Lansing, MI - Mental health professionals are beginning a new education campaign against smoking. New information from the Smoking Cessation Leadership Center, and other mental health advocacy and education organizations, shows people with mental illnesses account for nearly half of all the smoking-related deaths in the U.S. They also tend to smoke at twice the rate as the general population and find it much more difficult to quit.

Jane Shank, family advocate with the Association for Children's Mental Health, says those with mental health problems may be more prone to addictions.

"Mental illnesses are a combination of wiring and chemistry in the brain, and sometimes that ties in too with the addictive behavior. Increased stress might contribute to that tendency."

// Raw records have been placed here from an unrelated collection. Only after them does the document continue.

--- src/rtl/mipi_payload_assembler.sv ---
// mipi_payload_assembler: packs a byte stream from the miner core into one DLEN-byte
//   payload and hands it to the pixel data generator with a one-cycle write_enable,
//   launching only while busy is low, then frees the buffer once busy acknowledges.
// Latency: last byte accepted on N -> held on N+1 -> write_enable on N+2 if busy is low.
// Backpressure: in_ready is high only while filling; it stays low from payload
//   completion until busy is seen high after the launch.
// Ports: tx_pixel_clk, reset (async, active-high); in_data/in_valid/in_last/in_ready
//   byte stream; busy from the generator; data_out (byte i at [8i+7:8i]),
//   write_enable, payload_bytes, launch_count.
// Optional: define MIPI_ASM_ACK_TIMEOUT_EN to re-launch the held payload when busy
//   has not risen within ACK_TIMEOUT cycles of a launch.
module mipi_payload_assembler #(
   parameter int DLEN        = 43,
   parameter int ACK_TIMEOUT = 1024
) (
   input  logic              tx_pixel_clk,
   input  logic              reset,
   input  logic [7:0]        in_data,
   input  logic              in_valid,
   input  logic              in_last,
   output logic              in_ready,
   input  logic              busy,
   output logic [DLEN*8-1:0] data_out,
   output logic              write_enable,
   output logic [15:0]       payload_bytes,
   output logic [15:0]       launch_count
);

   localparam int IW = $clog2(DLEN + 1);

   typedef enum logic [1:0] {FILL, HOLD, LAUNCH, ACK} state_t;

   state_t        state;
   logic [IW-1:0] idx;
   logic          accept;

   assign in_ready = (state == FILL);
   assign accept   = in_valid && in_ready;

`ifdef MIPI_ASM_ACK_TIMEOUT_EN
   logic [15:0] wait_cnt;
`else
   // ACK_TIMEOUT only matters when the retry feature is built in.
   logic unused_ack_timeout;
   assign unused_ack_timeout = ^ACK_TIMEOUT;
`endif

   always_ff @(posedge tx_pixel_clk or posedge reset) begin
      if (reset) begin
         state         <= FILL;
         idx           <= '0;
         data_out      <= '0;
         write_enable  <= 1'b0;
         payload_bytes <= '0;
         launch_count  <= '0;
`ifdef MIPI_ASM_ACK_TIMEOUT_EN
         wait_cnt      <= '0;
`endif
      end else begin
         write_enable <= 1'b0;
         case (state)
            FILL: begin
               if (accept) begin
                  for (int i = 0; i < DLEN; i++) begin
                     if (idx == IW'(i)) data_out[8*i +: 8] <= in_data;
                  end
                  idx <= idx + 1'b1;
                  // A full buffer and an explicit in_last end the payload identically.
                  if (idx == IW'(DLEN - 1) || in_last) begin
                     payload_bytes <= 16'(idx) + 16'd1;
                     state         <= HOLD;
                  end
               end
            end
            HOLD: begin
               if (!busy) begin
                  write_enable <= 1'b1;
                  state        <= LAUNCH;
               end
            end
            LAUNCH: begin
               // The generator copies data_out on the strobe cycle itself.
               state <= ACK;
`ifdef MIPI_ASM_ACK_TIMEOUT_EN
               wait_cnt <= '0;
`endif
            end
            ACK: begin
               if (busy) begin
                  // Generator owns its copy now, so the buffer can be wiped; the
                  // clear keeps the unused top bytes of a short payload at zero.
                  launch_count <= launch_count + 16'd1;
                  data_out     <= '0;
                  idx          <= '0;
                  state        <= FILL;
               end
`ifdef MIPI_ASM_ACK_TIMEOUT_EN
               else if (wait_cnt == 16'(ACK_TIMEOUT - 1)) begin
                  state <= HOLD;  // payload kept intact for the retry
               end else begin
                  wait_cnt <= wait_cnt + 16'd1;
               end
`endif
            end
            default: state <= FILL;
         endcase
      end
   end

endmodule

--- config.mk ---
export PLATFORM = sky130hd
export DESIGN_NAME = mipi_payload_assembler
export DESIGN_NICKNAME = d
export VERILOG_FILES = /design/src/rtl/mipi_payload_assembler.sv
export SDC_FILE = /design/constraint.sdc
export NUM_CORES = 1
export LEC_CHECK = 0
export ABC_CLOCK_PERIOD_IN_PS = 24700
export CAP_MARGIN = 10
export CORE_MARGIN = 2
export CORE_UTILIZATION = 54
export CTS_BUF_LIST = sky130_fd_sc_hd__clkbuf_4
export CTS_CLUSTER_DIAMETER = 60
export DETAILED_ROUTE_END_ITERATION = 16
export PLACE_DENSITY = 0.91
export SLEW_MARGIN = 25
export SYNTH_ARGS = -nofsm -noshare
export SYNTH_HDL_FRONTEND = slang
export SYNTH_SLANG_ARGS = --single-unit
--- constraint.sdc ---
create_clock -name tx_pixel_clk -period 24.7 [get_ports tx_pixel_clk]
set_input_delay 4.94 -clock tx_pixel_clk [delete_from_list [all_inputs] [get_ports tx_pixel_clk]]
set_output_delay 4.94 -clock tx_pixel_clk [all_outputs]
set_load 0.05 [all_outputs]
### Yosys cells after proc, flatten, opt, wreduce, memory -nomap -nowiden

Index checks and enable logic that the tools add are counted.
W data, S select, Z words.

| storage, ports and cells | value |
|---|---|
| flip-flop bits (word level) | 385 |
| input port bits | 13 |
| word-level logic and storage cells | 251 |

| operators by class | value |
|---|---|
| $add $sub $neg | 3 |
| equality and inequality tests | 92 |
| reductions and logical operators | 52 |
| mux-type cells | 56 |

Operators with widths:

| kind | count |
|---|---|
| $mux W344 | 2 |
| $pmux W344 S2 | 1 |
| $mux W8 | 43 |
| $reduce_and A4 Y1 | 44 |
| $eq A6 B5 Y1 const B | 16 |
| $ne A2 B1 Y1 const B | 45 |
| $eq A6 B6 Y1 const B | 11 |
| $eq A6 B4 Y1 const B | 8 |
| $eq A6 B3 Y1 const B | 4 |
| $add A16 B1 Y16 const B | 1 |
| $eq A6 B2 Y1 const B | 2 |
| $mux W6 | 2 |
| $pmux W6 S2 | 1 |
| $mux W2 | 4 |
| $pmux W2 S4 | 1 |
| $add A6 B1 Y7 const B | 1 |
| $add A6 B1 Y6 const B | 1 |
| $eq A6 B1 Y1 const B | 1 |
| $logic_not A6 Y1 | 1 |
| $reduce_and A3 Y1 | 2 |
| $eq A2 B2 Y1 const B | 2 |
| $ne A2 B2 Y1 const B | 2 |
| $eq A2 B1 Y1 const B | 1 |
| $logic_not A2 Y1 | 1 |
| 5 further kinds | 6 |

### Logic depth before layout (Yosys ltp)

Gate-level depths: netlist of run 1.

| depth | value |
|---|---|
| depth in word-level cells | 5 |
| depth in mapped cells | 8 |

### Worst setup path after synthesis of run 1

No wires, ideal clock.

| path | value |
|---|---|
| path kind | input -> register |
| start | input port in_valid |
| end | register data_out[21] |
| buffers on the path | 2 |
| library setup time | 0.125 ns |
| arrival time | 6.026 ns |
| slack | 18.550 ns |
| data required time | 24.575 ns |
| cell stages on the path | 6 |
| cell sequence | nor2b_1 -> nor3_2 -> buf_4 -> buf_6 -> nand2_2 -> mux2_2 |

| on the way | value |
|---|---|
| word-level cells in the longest chain between the ends | 3 |

RTL lines:

| what | RTL line | source |
|---|---|---|
| from (decl) | 19 | `input logic in_valid,` |
| $logic_and A1 B1 Y1 | 38 | `assign accept = in_valid && in_ready;` |
| $ne A2 B1 Y1 (no source line) | n/a |  |
| $reduce_and A4 Y1 (no source line) | n/a |  |
| to (signal, indexed assignment) | 65 | `if (idx == IW'(i)) data_out[8*i +: 8] <= in_data;` |
| to (decl) | 23 | `output logic [DLEN*8-1:0] data_out,` |

Every way passes these cells.
A chain may end at the register's enable or synchronous reset.

### Worst setup path after layout of run 1

| path | value |
|---|---|
| start | register state[1] |
| end | output port in_ready |

| on the way | value |
|---|---|
| word-level cells in the longest chain between the ends | 1 |

RTL lines:

| what | RTL line | source |
|---|---|---|
| from (decl) | 33 | `state_t state;` |
| from (signal assigned) | 50 | `state <= FILL;` |
| from (signal assigned) | 71 | `state <= HOLD;` |
| from (signal assigned) | 78 | `state <= LAUNCH;` |
| $logic_not A2 Y1 | 37 | `assign in_ready = (state == FILL);` |
| to (decl) | 21 | `output logic in_ready,` |

Every way passes these cells.

==> flow_summary.ini, run 1 <==
[place]
place_congestion = 0.7839
hpwl_microns = 27240
port_buffers = 381

[clock_tree]
root_buffer = clkbuf_4
holdBufCountCts = 0
insertion_delay_ns = 0.70
clk_pin_slew_ns = 0.06
cts_tree = done
cts_max_level = 3
cts_buffer_depth = 3
cts_buffers = 93
postCtsSetupBuffers = 0
cts.repair.resized = 0
clock-sinks = 376

[worst_setup_path]
crit_type = register to output pin
rr_startpoint = state[1]
ff2ff_path_depth = 7
crit_required_ns = 19.76
arrival_ns = 2.85
path_max_fanout = 49
end_kind = output pin
reg2reg_setup_slack_ns = 21.55
timing.rr.end = data_out[158]
start_kind = register

[synth]
synthArstFlopShare = 1.000
syn_area_per_cell_sq_um = 15.15
synth_top_area_share = 0.6241
ys_seq_area_frac = 0.6241
yosysTopAreaCell = dfrtp_1
syn_inst = 995
yosysWarningCount = 0
synth_seq_cells = 376
netlist-cell-type-count = 43
netlist_area_sq_um = 15080
synth.area.top_cells = dfrtp_1 62%, mux2_2 24%, mux2_1 2.1%
synth_edf_count = 0
synth_flop_cell = dfrtp_1

[drt]
drc = 0
drt_wl_total_microns = 41390
first_iter_violations = 528
wl_met3_microns = 2954
vias = 10050
first_pass_iters = 4
drt-met1-wl_microns = 16580
met2_length_microns = 20210
highest_layer = met4
ant_nets = 0
wire_per_inst_microns = 22.19
via_per_inst = 5.386

[timing]
fin_crit_sh = 0.3153
fin_crit_ns = 7.787
relSlewSlack = 0.3901
tns_ns = 0
hold_viol_final = 0
drv_slew = 0
skew_ns = 0.05202
fmax_mhz = 128.4
finalSetupViolCount = 0
rsz0062_at_grt = false
tightest_slew_ns = 0.9149

[floorplanning]
fp.dieArea_sq_um = 29270
dieWidth_microns = 171.1
coreArea_sq_um = 27630
io_pins = 391
rows = 61
die_height_microns = 171.1
start_util = 0.5457

[worst_hold_path]
min-delay-path-class = register to register
hold_depth = 1
min_to = launch_count[15]
hp-start = launch_count[15]

[run_status]
outcome = completed

[global_routing]
antenna_found_initial = 1
grt_pass1_vias = 10680
grtUsageTotal = 0.2833
grt_pass1_wl_microns = 62420
grt_max_degree = 173
grt_overflow = 0

[layout]
syn_to_final_growth_pct = 35.03
fin_nets = 1451
layout_common_cells = 381 x clkdlybuf4s50_1, 376 x dfrtp_1, 317 x mux2_2
drive_above_1_share = 0.3589
final_common_cell = clkdlybuf4s50_1

[flow_run]
cap_violations = 0
==> Yosys cell counts, types with 2 or more instances <==
cell type  instances
xor2_1             5
xnor2_1           14
o21ai_0           20
inv_1              7
mux2_1            28
nand3b_1           8
mux2_2           317
or3b_2             2
o21ai_1           27
nand2b_1           2
and3_1             3
nand3_1            9
nor2b_1           10
ha_1               9
a22o_1             2
clkbuf_1          38
nand2_2           30
nand2_1           14
nor3_1             3
or3b_1             2
or3_1              2
nand2_4           10
dfrtp_1          376
buf_2              7
mux2_4             8
buf_4             13
buf_6              3
nand4_1            4
nor2_1             8
==> metrics by stage <==
| stage | setup WS, ns | util | instance area [sq um] | instances | hold WS (ns) |
|---|---|---|---|---|---|
| finish | 16.91 | 0.7368 | 20360 | 1865 | 0.4879 |
| global route | 16.77 | 0.7368 | 20360 | 1865 | 0.5109 |
| CTS | 16.88 | 0.7357 | 20330 | 1862 | 0.4856 |
| detailed placement | 17.30 | 0.6965 | 19240 | 1711 | 0.4727 |
| global placement | 17.34 | 0.6965 | 19240 | 1711 | 0.4636 |
| floorplan | 9.316 | - | 15110 | 1003 | 0.5279 |
==> per-layer routing <==
metal / GRT usage / up-vias
met5: 0 / -
met4: 0.1297 / 0
met3: 0.07934 / 93
met2: 0.4670 / 397
met1: 0.3484 / 5145
li1: - / 4410
==> flip-flops by register name, indices dropped and copies added, names as in the netlist <==
name	count
launch_count	16
idx	6
payload_bytes	7
write_enable	1
state	2
data_out	344
==> worst max-delay path: stages (launching register included) <==
cell and delay (ns):
dfrtp_1 0.42, inv_1 0.10, ha_2 0.70, clkdlybuf4s50_1 0.97
==> cells by family after synthesis <==
family,after synthesis,share of synthesized area
xor gates and xnor gates,19,0.01104
adders and majority gates,9,0.007469
AOI/OAI and AO/OA,56,0.02067
muxes,353,0.2656
DFF,376,0.6241
other,1,0.0002487
and+or+nand+nor,111,0.04730
buffers and inverters,70,0.02357
==> final cells by class <==
type	instances	area, sq um
Sequential cell	376	9409
Fill cell	1802	7271
Multi-Input combinational cell	557	5411
Timing Repair Buffer	394	3944
Clock buffer	132	991.0
Tap cell	378	473.0
Clock inverter	19	91.34
Inverter	7	33.78
Antenna cell	2	5.005
==> how the worst max path moves through the flow <==
stage	from	endpoint	depth (start not counted)
floorplan	reset	data_out[0]	1
global placement	busy	data_out[155]	6
detailed placement	busy	data_out[158]	6
CTS	state[1]	in_ready	3
global route	state[0]	in_ready	3
finish	state[1]	in_ready	3
Power of run 1 is not shown: default switching activity piles up to over one toggle a cycle in this logic, so the estimate is an artifact.
==> run 2, diff against run 1 <==
--- a/config.mk
+++ b/config.mk
@@ -5,14 +5,14 @@
 export SDC_FILE = /design/constraint.sdc
 export NUM_CORES = 1
 export LEC_CHECK = 0
-export ABC_CLOCK_PERIOD_IN_PS = 24700
+export ABC_CLOCK_PERIOD_IN_PS = 6270
 export CAP_MARGIN = 10
 export CORE_MARGIN = 2
-export CORE_UTILIZATION = 54
+export CORE_UTILIZATION = 46
 export CTS_BUF_LIST = sky130_fd_sc_hd__clkbuf_4
 export CTS_CLUSTER_DIAMETER = 60
 export DETAILED_ROUTE_END_ITERATION = 16
-export PLACE_DENSITY = 0.91
+export PLACE_DENSITY = 0.83
 export SLEW_MARGIN = 25
 export SYNTH_ARGS = -nofsm -noshare
 export SYNTH_HDL_FRONTEND = slang
==> constraint.sdc (replaced) <==
create_clock -name tx_pixel_clk -period 6.27 [get_ports tx_pixel_clk]
set_input_delay 1.254 -clock tx_pixel_clk [delete_from_list [all_inputs] [get_ports tx_pixel_clk]]
set_output_delay 1.254 -clock tx_pixel_clk [all_outputs]
set_load 0.05 [all_outputs]
==> flow_summary.ini, run 2 (synthesis results as in run 1) <==
[worst_setup_path]
cp_cell_sequence = inv_1, ha_1, clkdlybuf4s50_1
slowest_delay_ns = 0.84
crit_type = register to output pin
critical_path.slowest_cell = clkdlybuf4s50_1
path_max_fanout = 4
end_kind = output pin
arrival_ns = 2.32
crit_required_ns = 5.02
start_kind = register
reg2reg_setup_slack_ns = 3.19

[global_routing]
grt_overflow = 0
grt_pass1_vias = 10370
grt_max_degree = 174
antenna_found_initial = 1
grtUsageTotal = 0.2489
grt_pass1_wl_microns = 63310

[run_status]
outcome = completed

[layout]
drive_above_1_share = 0.3610
final_util = 0.6342
top_regs = data_out x344, launch_count x16, payload_bytes x7
fin_nets = 1454
fillers = 2525
final_common_cell = clkdlybuf4s50_1
regMostFlops = data_out
final_cells = 1939
layout_common_cells = 381 x clkdlybuf4s50_1, 376 x dfrtp_1, 317 x mux2_2
largest_reg_flops = 344
syn_to_final_growth_pct = 36.17

[timing]
fin_crit_sh = 0.5694
rsz0062_at_grt = false
fmax_mhz = 280.1
relSlewSlack = 0.3500
finalSetupViolCount = 0
skew_ns = 0.02610
drv_slew = 0
tightest_slew_ns = 0.9750
fin_crit_ns = 3.570
hold_viol_final = 0

[drt]
ant_nets = 0
via_per_inst = 5.150
first_pass_iters = 4
wire_per_inst_microns = 21.67
drt_wl_total_microns = 42010
first_iter_violations = 507
vias = 9986
drc = 0

[flow_run]
cap_violations = 0

[clock_tree]
cts_max_level = 3
insertion_delay_ns = 0.76
clk_pin_slew_ns = 0.06
postCtsSetupBuffers = 0
cts_buffer_depth = 3
holdBufCountCts = 0
clock-sinks = 376
cts_tree = done
root_buffer = clkbuf_4
cts_buffers = 94
cts.repair.resized = 0

[floorplanning]
coreArea_sq_um = 32370
fp.dieArea_sq_um = 34240
dieWidth_microns = 185.0
start_util = 0.4658
rows = 66
io_pins = 391
die_height_microns = 185.0

[place]
placedCellCount = 1777
place_congestion = 0.7683
port_buffers = 381
hpwl_microns = 27730

[worst_hold_path]
min-delay-path-class = register to register
run 2: per-stage QoR:
step                      instance area (sq um)  setup TNS [ns]  setup slack, ns  hold WS (ns)
after floorplan                           15110          -12.81         -0.03408        0.5279
final                                     20530               0            2.700        0.4774
after global routing                      20530               0            2.575        0.5015
after global placement                    19340               0            2.557        0.4657
after detailed placement                  19340               0            2.531        0.4629
after CTS                                 20500               0            2.614        0.4810
run 2: path summary, 6_finish.rpt:
kind,start,end,cells past startpoint
setup / recovery,state[0],in_ready,3
hold / removal,launch_count[15],launch_count[15],1
setup reg to reg,state[0],data_out[153],8
hold reg to reg,launch_count[15],launch_count[15],1
max in group asynchronous,reset,data_out[162],4
min in group asynchronous,reset,data_out[243],3
run 2: cell type report:
type,instances,area (sq um),area share
multi-input combinational,557,5409,0.2635
clock buffer,137,1028,0.05010
timing repair buffer,396,3971,0.1934
clock inverter,23,126.4,0.006156
sequential,376,9409,0.4583
inverter,7,30.03,0.001463
antenna,1,2.502,0.0001219
tap,442,553.0,0.02694
run 2: routing by layer:
metal | GRT usage | wire, microns | vias up
met4 | 0.1089 | 1434 | 0
met2 | 0.4028 | 20620 | 344
li1 | - | - | 4419
met5 | 0 | 0 | -
met3 | 0.07688 | 2857 | 78
met1 | 0.3089 | 17100 | 5145
run 2: worst max-delay path, delay by kind of cell (launching register included):
family                   cells  cell delay (ns)
buffers and inverters        2             0.95
flip-flops                   1             0.43
adder cells (fa/ha/maj)      1             0.17
Power of run 2 is left out for the same reason.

Even discounting the ravages of smoking, says Shank, those with mental illnesses still die at a younger age.

"There's already a tendency to have a shortened life span because of the toll that the mental illness takes on their everyday life."

The Center reports that 44 percent of adults with serious mental illness are smokers, compared with about 20 percent for society at large. Half of the 435,000 annual deaths from smoking are among people with mental illnesses, with many dying 10 to 25 years younger than the general population. While those with mental illness can participate in the same programs used by the general public to stop smoking, including the patch and therapy, typically they are only half as likely to quit as other smokers.

Information from the Smoking Cessation Leadership Center is at www.smokingcessationleadership.ucsf.edu.